● Instructions to follow
Please copy, exactly as they appear below, the lines from the one containing "bit_idx | 4 |" through the one containing "6_report | 347".

● Supplied records
[src/rtl/ps2_pkg.sv]
// Shared PS/2 definitions: host transmitter states, frame size and common mouse command bytes.
package ps2_pkg;

  typedef enum logic [2:0] {
    IDLE,
    INHIBIT,
    RTS,
    SEND,
    ACK,
    RELEASE,
    DONE
  } state_t;

  localparam int FRAME_BITS = 10;

  localparam logic [7:0] CMD_RESET    = 8'hFF;
  localparam logic [7:0] CMD_ENABLE   = 8'hF4;
  localparam logic [7:0] CMD_DEFAULTS = 8'hF6;

  // Frame after the start bit, LSB first: data, odd parity, stop.
  function automatic logic [FRAME_BITS-1:0] make_frame(input logic [7:0] data);
    return {1'b1, ~^data, data};
  endfunction

endpackage

[src/rtl/ps2_in_sync.sv]
// PS/2 clock/data synchroniser with falling-edge detect on the synchronised clock.
module ps2_in_sync #(
  parameter int SYNC_STAGES = 2
) (
  input  logic clk,
  input  logic rst,
  input  logic ps2_clk,
  input  logic ps2_dat,
  output logic clk_sync,
  output logic dat_sync,
  output logic fall
);

  logic [SYNC_STAGES-1:0] clk_sr;
  logic [SYNC_STAGES-1:0] dat_sr;
  logic                   clk_prev;

  // Reset to the idle-high line level so leaving reset never fakes a fall.
  always_ff @(posedge clk or posedge rst) begin
    if (rst) begin
      clk_sr   <= '1;
      dat_sr   <= '1;
      clk_prev <= 1'b1;
    end else begin
      clk_sr   <= {clk_sr[SYNC_STAGES-2:0], ps2_clk};
      dat_sr   <= {dat_sr[SYNC_STAGES-2:0], ps2_dat};
      clk_prev <= clk_sr[SYNC_STAGES-1];
    end
  end

  assign clk_sync = clk_sr[SYNC_STAGES-1];
  assign dat_sync = dat_sr[SYNC_STAGES-1];
  assign fall     = clk_prev & ~clk_sync;

endmodule

[src/rtl/ps2_host_tx.sv]
// PS/2 host-to-device command transmitter (inhibit, request-to-send, shift, ACK check).
// Optional device-silence timeout is enabled by defining PS2_TX_TIMEOUT_EN.
module ps2_host_tx
  import ps2_pkg::*;
#(
  parameter int INHIBIT_CYCLES = 5000,
  parameter int TIMEOUT_CYCLES = 750000,
  parameter int SYNC_STAGES    = 2
) (
  input  logic       iClk,
  input  logic       iReset,
  input  logic       iStart,
  input  logic [7:0] iData,
  input  logic       iPS2_CLK,
  input  logic       iPS2_DAT,
  output logic       oPS2_CLK_oe,
  output logic       oPS2_DAT_oe,
  output logic       oBusy,
  output logic       oDone,
  output logic       oError
);

  localparam int CNT_MAX = (INHIBIT_CYCLES > TIMEOUT_CYCLES) ? INHIBIT_CYCLES : TIMEOUT_CYCLES;
  localparam int CNT_W   = $clog2(CNT_MAX + 1);

  state_t                state, state_nx;
  logic [CNT_W-1:0]      cnt, cnt_nx;
  logic [3:0]            bit_idx, bit_idx_nx;
  logic                  nack, nack_nx;
  logic [FRAME_BITS-1:0] frame;
  logic                  clk_s, dat_s, fall;
  logic                  timed_out;

  ps2_in_sync #(.SYNC_STAGES(SYNC_STAGES)) u_sync (
    .clk      (iClk),
    .rst      (iReset),
    .ps2_clk  (iPS2_CLK),
    .ps2_dat  (iPS2_DAT),
    .clk_sync (clk_s),
    .dat_sync (dat_s),
    .fall     (fall)
  );

`ifdef PS2_TX_TIMEOUT_EN
  assign timed_out = (cnt == '0) && ((state == SEND) || (state == ACK) || (state == RELEASE));
`else
  assign timed_out = 1'b0;
`endif

  always_ff @(posedge iClk or posedge iReset) begin
    if (iReset) begin
      state   <= IDLE;
      cnt     <= '0;
      bit_idx <= '0;
      nack    <= 1'b0;
    end else begin
      state   <= state_nx;
      cnt     <= cnt_nx;
      bit_idx <= bit_idx_nx;
      nack    <= nack_nx;
    end
  end

  always_ff @(posedge iClk) begin
    if (state == IDLE && iStart) frame <= make_frame(iData);
  end

  always_comb begin
    state_nx    = state;
    cnt_nx      = (cnt != '0) ? cnt - CNT_W'(1) : cnt;
    bit_idx_nx  = bit_idx;
    nack_nx     = nack;
    oPS2_CLK_oe = 1'b0;
    oPS2_DAT_oe = 1'b0;
    oBusy       = 1'b1;
    oDone       = 1'b0;
    oError      = 1'b0;
    case (state)
      IDLE: begin
        oBusy = 1'b0;
        if (iStart) begin
          state_nx   = INHIBIT;
          cnt_nx     = CNT_W'(INHIBIT_CYCLES - 1);
          bit_idx_nx = '0;
          nack_nx    = 1'b0;
        end
      end
      INHIBIT: begin
        oPS2_CLK_oe = 1'b1;
        if (cnt == '0) state_nx = RTS;
      end
      RTS: begin
        oPS2_CLK_oe = 1'b1;
        oPS2_DAT_oe = 1'b1;
        state_nx    = SEND;
        bit_idx_nx  = '0;
`ifdef PS2_TX_TIMEOUT_EN
        cnt_nx      = CNT_W'(TIMEOUT_CYCLES);
`endif
      end
      SEND: begin
        // Index 0 is still the start bit; fall n exposes frame bit n-1.
        oPS2_DAT_oe = (bit_idx == 4'd0) ? 1'b1 : ~frame[bit_idx - 4'd1];
        if (fall) begin
          bit_idx_nx = bit_idx + 4'd1;
`ifdef PS2_TX_TIMEOUT_EN
          cnt_nx     = CNT_W'(TIMEOUT_CYCLES);
`endif
          if (bit_idx == 4'(FRAME_BITS - 1)) state_nx = ACK;
        end
      end
      ACK: begin
        if (fall) begin
          nack_nx  = dat_s;
          state_nx = RELEASE;
`ifdef PS2_TX_TIMEOUT_EN
          cnt_nx   = CNT_W'(TIMEOUT_CYCLES);
`endif
        end
      end
      RELEASE: begin
        if (clk_s && dat_s) state_nx = DONE;
      end
      DONE: begin
        oBusy    = 1'b0;
        oDone    = 1'b1;
        oError   = nack;
        state_nx = IDLE;
      end
      default: state_nx = IDLE;
    endcase
    // Silent device: drop both lines now, report the failure next cycle.
    if (timed_out) begin
      oPS2_CLK_oe = 1'b0;
      oPS2_DAT_oe = 1'b0;
      nack_nx     = 1'b1;
      state_nx    = DONE;
    end
  end

endmodule
[config.mk]
export PLATFORM = sky130hd
export DESIGN_NAME = ps2_host_tx
export DESIGN_NICKNAME = d
export VERILOG_FILES = /design/src/rtl/ps2_pkg.sv /design/src/rtl/ps2_in_sync.sv /design/src/rtl/ps2_host_tx.sv
export SDC_FILE = /design/constraint.sdc
export NUM_CORES = 1
export LEC_CHECK = 0
export CAP_MARGIN = 20
export CELL_PAD_IN_SITES_DETAIL_PLACEMENT = 1
export CELL_PAD_IN_SITES_GLOBAL_PLACEMENT = 2
export CORE_UTILIZATION = 35
export CTS_BUF_LIST = sky130_fd_sc_hd__clkbuf_8
export DETAILED_ROUTE_END_ITERATION = 16
export PLACE_DENSITY_LB_ADDON = 0.1
export SLEW_MARGIN = 20
export SYNTH_ARGS = -nofsm -noshare
export SYNTH_HDL_FRONTEND = slang
export SYNTH_SLANG_ARGS = --single-unit
[constraint.sdc]
create_clock -name iClk -period 2.3 [get_ports iClk]
set_input_delay 0.46 -clock iClk [delete_from_list [all_inputs] [get_ports iClk]]
set_output_delay 0.46 -clock iClk [all_outputs]
set_load 0.01 [all_outputs]
Word level (Yosys, flattened, before mapping)

Cells that the tools add are included.

Register bits after elaboration: 42
Bits of input ports: 13

Add/subtract/negate cells: 3
Magnitude comparators: 1
Eq/ne operators: 13
Multiplexer cells: 24
Bitwise gates (word level): 3
Reduce and logical (&&, ||, !) cells: 14

Operator list:

| kind                                                        | count |
|---|---|
| 2-to-1 mux 20 bit                                           | 3 |
| logical NOT 20 bit                                          | 1 |
| nonzero test 20 bit                                         | 1 |
| subtractor 20 x 1 -> 20 bit (second input constant)         | 1 |
| 2-to-1 mux 3 bit                                            | 6 |
| one-hot mux 3 bit (6 select lines)                          | 1 |
| inequality test 2 bit (second input constant)               | 6 |
| one-hot mux 4 bit (3 select lines)                          | 1 |
| == test 3 bit (second input constant)                       | 3 |
| 2-to-1 mux 1 bit                                            | 8 |
| 2-to-1 mux 4 bit                                            | 2 |
| XNOR reduction 8 bit                                        | 1 |
| == test 3 x 2 -> 1 bit (second input constant)              | 2 |
| AND reduction 3 bit                                         | 2 |
| AND reduction 6 bit                                         | 1 |
| less-than comparator 4 x 5 -> 1 bit (second input constant) | 1 |
| adder 4 x 1 -> 4 bit (second input constant)                | 1 |
| binary-select mux 1 bit (select 4 bit)                      | 1 |
| == test 4 bit (second input constant)                       | 1 |
| logical NOT 4 bit                                           | 1 |
| one-hot mux 1 bit (2 select lines)                          | 2 |
| OR reduction 2 bit                                          | 2 |
| subtractor 4 x 1 -> 4 bit (second input constant)           | 1 |
| == test 3 x 1 -> 1 bit (second input constant)              | 1 |
| other kinds (6)                                             | 8 |

Depth between registers and ports, before layout

Depth in word-level cells: 6
Depth in mapped cells: 7

Hierarchy

From an unflattened synthesis, not the netlist that was laid out.

Cell total of the unflattened synthesis: 230
Area total of the unflattened synthesis: 2,324.7 um^2

Modules (own cells, without submodules):

| module      | times used | cells an instance | area each (um^2) | seq. area each (um^2) |
|---|---|---|---|---|
| ps2_host_tx | 1          | 223               | 2,175.8          | 970.9 |
| ps2_in_sync | 1          | 7                 | 148.9            | 131.4 |

Worst setup path after synthesis

Ideal clock, no wire load.

Kind: reg2reg
Start: reg cnt[3]
End: reg cnt[19]
Setup time: 0.078 ns
Arrival time: 2.140 ns
Data required time: 2.222 ns
Slack: 0.082 ns
Stages on the path, launching flop included: 6
Period minus slack after synthesis: 2.218 ns
Path through: dfrtp_1 > or4_1 > buf_2 > or4_4 > or4_1 > a21oi_1

Cells in the longest elaborated chain, start to end: 4
Elaborated cells between the ends (all ways): 5

RTL lines:

| what                                                               | line              | text |
|---|---|---|
| start: declaration                                                 | ps2_host_tx.sv:27 | `logic [CNT_W-1:0] cnt, cnt_nx;` |
| start signal: assignment                                           | ps2_host_tx.sv:58 | `cnt <= cnt_nx;` |
| subtractor 20 x 1 -> 20 bit or nonzero test 20 bit (tied branches) | ps2_host_tx.sv:70 | `cnt_nx = (cnt != '0) ? cnt - CNT_W'(1) : cnt;` |
| 2-to-1 mux 20 bit *                                                | ps2_host_tx.sv:70 |  |
| 2-to-1 mux 20 bit                                                  | ps2_host_tx.sv:81 | `if (iStart) begin` |
| 2-to-1 mux 20 bit *                                                | ps2_host_tx.sv:78 | `case (state)` |
| net cnt_nx[19]                                                     | ps2_host_tx.sv:27 |  |

The timed path passes the listed nets; every way through them passes the cells marked *.
A chain may end at the register's enable or synchronous reset.

Worst setup path in the final report

Start: reg bit_idx[0]
End: out oPS2_DAT_oe

Cells in the longest elaborated chain, start to end: 6
Elaborated cells between the ends (all ways): 7

RTL lines:

| what                                   | line               | text |
|---|---|---|
| start: declaration                     | ps2_host_tx.sv:28  | `logic [3:0] bit_idx, bit_idx_nx;` |
| start signal: assignment               | ps2_host_tx.sv:59  | `bit_idx <= bit_idx_nx;` |
| subtractor 4 x 1 -> 4 bit              | ps2_host_tx.sv:103 | `oPS2_DAT_oe = (bit_idx == 4'd0) ? 1'b1 : ~frame[bit_idx - 4'd1];` |
| binary-select mux 1 bit (select 4 bit) | ps2_host_tx.sv:103 |  |
| 2-to-1 mux 1 bit (implied by the code) | ps2_host_tx.sv:103 |  |
| inverter 1 bit                         | ps2_host_tx.sv:103 |  |
| 2-to-1 mux 1 bit *                     | ps2_host_tx.sv:103 |  |
| one-hot mux 1 bit (2 select lines) *   | ps2_host_tx.sv:78  |  |
| end: declaration                       | ps2_host_tx.sv:17  | `output logic oPS2_DAT_oe,` |

Every way passes the cells marked *; elsewhere a longest branch is shown, timed or not. The select of a mux whose other input is x is not followed.

==> flow_metrics.env <==
export IMPL_status="finished with violations"
export IMPL_violations="setup timing"
export IMPL_period_share_pct=101
export IMPL_crit_family="flip-flops"
export IMPL_area_delta_synth_final_pct=25.2
export IMPL_gr_usage_met1_pct=24.0
export IMPL_root_buffer="clkbuf_8"
export IMPL_antenna_found_initial=0
export IMPL_setup_violations=1
export IMPL_min_path_type="flop to flop"
export IMPL_use_met2_pct=29.2
export IMPL_period_minus_slack_ns=2.32
export IMPL_path_max_fanout=3
export IMPL_antennaDiodeCount=0
export IMPL_drt_wirelength_per_cell_um=16.1
export IMPL_fmax_mhz=432
export IMPL_crit_type="flop to output pin"
export IMPL_cts_clk_slew_worst_paths_ns=0.08
export IMPL_drc_errors=0
export IMPL_arrival_ns=1.86
export IMPL_final_cell_mix="dfrtp_1 (26), buf_4 (26), nand2_1 (17)"
export IMPL_synth_area_top_cells="dfrtp_1 (30%), edfxtp_1 (12%), dfstp_2 (5.7%)"
export IMPL_dieWidth_um=83.2
export IMPL_ios=18
export IMPL_fin_skew_ns=0.00522
export IMPL_grt_max_degree=34
export IMPL_clock_path_buffers=2
export IMPL_fin_util_pct=45.5
export IMPL_drt_initial_drc_count=55
export IMPL_num_fill_cells=687
export IMPL_cap_violations=0
export IMPL_synth_warnings=0
export IMPL_report_final_slew_viol_count=0
export IMPL_cts_sinks=42
export IMPL_dr_pass1_iters=4
export IMPL_vias=1877
export IMPL_post_route_cells_drive_above_1_share_pct=22.6
export IMPL_grt_usage_pct=17.9
export IMPL_grt_use_met3_pct=3.58
export IMPL_slew_headroom_pct=60.1
export IMPL_synth_edf_count=9
export IMPL_worst_path_buf_inv=3
export IMPL_busiest_layer="met2"
export IMPL_pre_cts_ws_ns=-0.141
export IMPL_grt_pass1_vias=1973
export IMPL_crit_slowest_cell="dfrtp_1"
export IMPL_tightest_slew_ns=0.583
export IMPL_drt_total_wl_um=5590
export IMPL_hold_buffers=0
export IMPL_synthArstFlopShare_pct=78.6
export IMPL_rsz0062_at_grt="true"
export IMPL_grt_pass1_wl_um=9880
export IMPL_die_area_um2=6930
export IMPL_antenna_left=0
export IMPL_io_buffers=17
export IMPL_synth_top_cell_by_area="dfrtp_1"
export IMPL_p_leak_nw=1.19
export IMPL_final_hold_violation_count=0
export IMPL_cts_setup_buffers=0
export IMPL_setup_ws_ns=-0.0167
export IMPL_htreeDepth=2
export IMPL_syn_inst=226
export IMPL_synth_cell_types=48
export IMPL_ir_worst_vdd_mv=0.444
export IMPL_row_count=29
export IMPL_drt_vias_per_instance=5.41
export IMPL_reg2reg_slack_ns=0.11
export IMPL_yosys_area_top_type_share_pct=30.3
export IMPL_syn_area_um2=2310
export IMPL_grt_overflow_total=0
export IMPL_clock_latency_ns=0.30
export IMPL_critPathRequiredTime_ns=1.84
export IMPL_die_y_um=83.2
export IMPL_syn_nets=245
export IMPL_hpwl_um=4110
export IMPL_tritoncts="built"
export IMPL_powerDensity_nw_per_um2=1000
export IMPL_yosysSeqAreaShare_pct=47.7
export IMPL_cp_start_kind="flop"
export IMPL_avgSynthCellArea_um2=10.2
export IMPL_synth_ff_type="dfrtp_1"
export IMPL_timing_critical_path_slowest_cell_delay_ns=0.38
export IMPL_cts_buffers_inserted=5
export IMPL_gp_congestion=0.736
export IMPL_nNetsFinal=288
export IMPL_critPathMostFrequentCell="inv_2"
export IMPL_start_util_pct=36.4
export IMPL_path_cells="inv_2 -> ha_4 -> mux4_2 -> inv_2 -> mux2i_1 -> a311oi_1 -> buf_2"
export IMPL_crit_path_end_kind="output pin"
export IMPL_core_um2=6350
export IMPL_ys_ff_latch=42
[per-layer routing]
metal,up-vias,routed length [um]
met5,-,0
li1,926,-
met4,0,43
met3,4,96
met1,936,2780
met2,11,2670
[report_power, final]
group / switching [mW] / internal, mW / leakage [nW]
clock network: 0.268 / 0.321 / 0.0599
registers: 0.166 / 0.924 / 0.485
logic: 0.588 / 0.636 / 0.649
[state kept, by name, summed over array words and instances (netlist names)]
| name | flops |
|---|---|
| cnt | 20 |
| u_sync.clk_prev | 1 |
| frame | 9 |
| u_sync.clk_sr | 2 |
| bit_idx | 4 |
| u_sync.dat_sr | 2 |
| nack | 1 |
| state | 3 |
[metrics by stage]
stage | std cells | hold WS (ns) | power, mW | setup TNS [ns] | area (um2)
3_3_place_gp | 339 | 0.349 | 2.24 | -0.104 | 2750
2_1_floorplan | 226 | 0.345 | 1.77 | 0 | 2310
6_report | 347 | 0.359 | 2.90 | -0.0167 | 2890
4_1_cts | 347 | 0.360 | 2.90 | -0.0239 | 2870
5_1_grt | 347 | 0.362 | 3.12 | -0.101 | 2890
3_5_place_dp | 339 | 0.348 | 2.27 | -0.141 | 2750
[cells in the mapped netlist, drive strengths merged, types with 2 or more instances]
library cell,number
a31oi,3
clkbuf,7
edfxtp,9
a21o,2
nor3,6
or2,6
o211ai,3
mux2i,11
nor2b,5
nor4,4
dfstp,5
nor2,9
inv,12
and2,2
a21oi,13
xnor2,8
nand4,2
dfrtp,28
or3,10
a211o,2
nand3,5
nand2,17
or4,7
a2111o,2
o31ai,2
nor3b,2
o21ai,11
mux4,2
ha,6
nand2b,4
and4,2
a211oi,5
[final timing paths]
path	startpoint	endpoint	depth (start not counted)
max in group asynchronous	iReset	u_sync.dat_sr[0]	3
worst max register to register	cnt[3]	cnt[19]	4
worst max-delay path	bit_idx[0]	oPS2_DAT_oe	7
min in group asynchronous	iReset	cnt[19]	3
worst min-delay path	u_sync.clk_sr[0]	u_sync.clk_sr[1]	0
worst min register to register	u_sync.clk_sr[0]	u_sync.clk_sr[1]	0
[what timing repair did]
action | CTS | global route
pin swaps | 0 | 1
endpoints found under the setup margin | 1 | 6
resized for setup | 9 | 9
[layout make-up]
cell class	instances	area, um2	area share, %
Multi-Input combinational cell	164	1160	40.2
Clock inverter	3	40.0	1.38
Tap cell	77	96.3	3.33
Inverter	12	45.0	1.56
Sequential cell	42	1100	38.2
Timing Repair Buffer	44	374	12.9
Clock buffer	5	68.8	2.38
[cell families after synthesis]
group | share of synthesized area, %
simple gates | 20.6
compound gates | 15.4
flops | 47.7
buf+inv | 3.30
mux | 6.72
xor+xnor | 3.03
fa+ha+maj | 3.25
(Power assumes the default switching activity.)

● Task solution
| bit_idx | 4 |
| u_sync.dat_sr | 2 |
| nack | 1 |
| state | 3 |
[metrics by stage]
stage | std cells | hold WS (ns) | power, mW | setup TNS [ns] | area (um2)
3_3_place_gp | 339 | 0.349 | 2.24 | -0.104 | 2750
2_1_floorplan | 226 | 0.345 | 1.77 | 0 | 2310
6_report | 347 | 0.359 | 2.90 | -0.0167 | 2890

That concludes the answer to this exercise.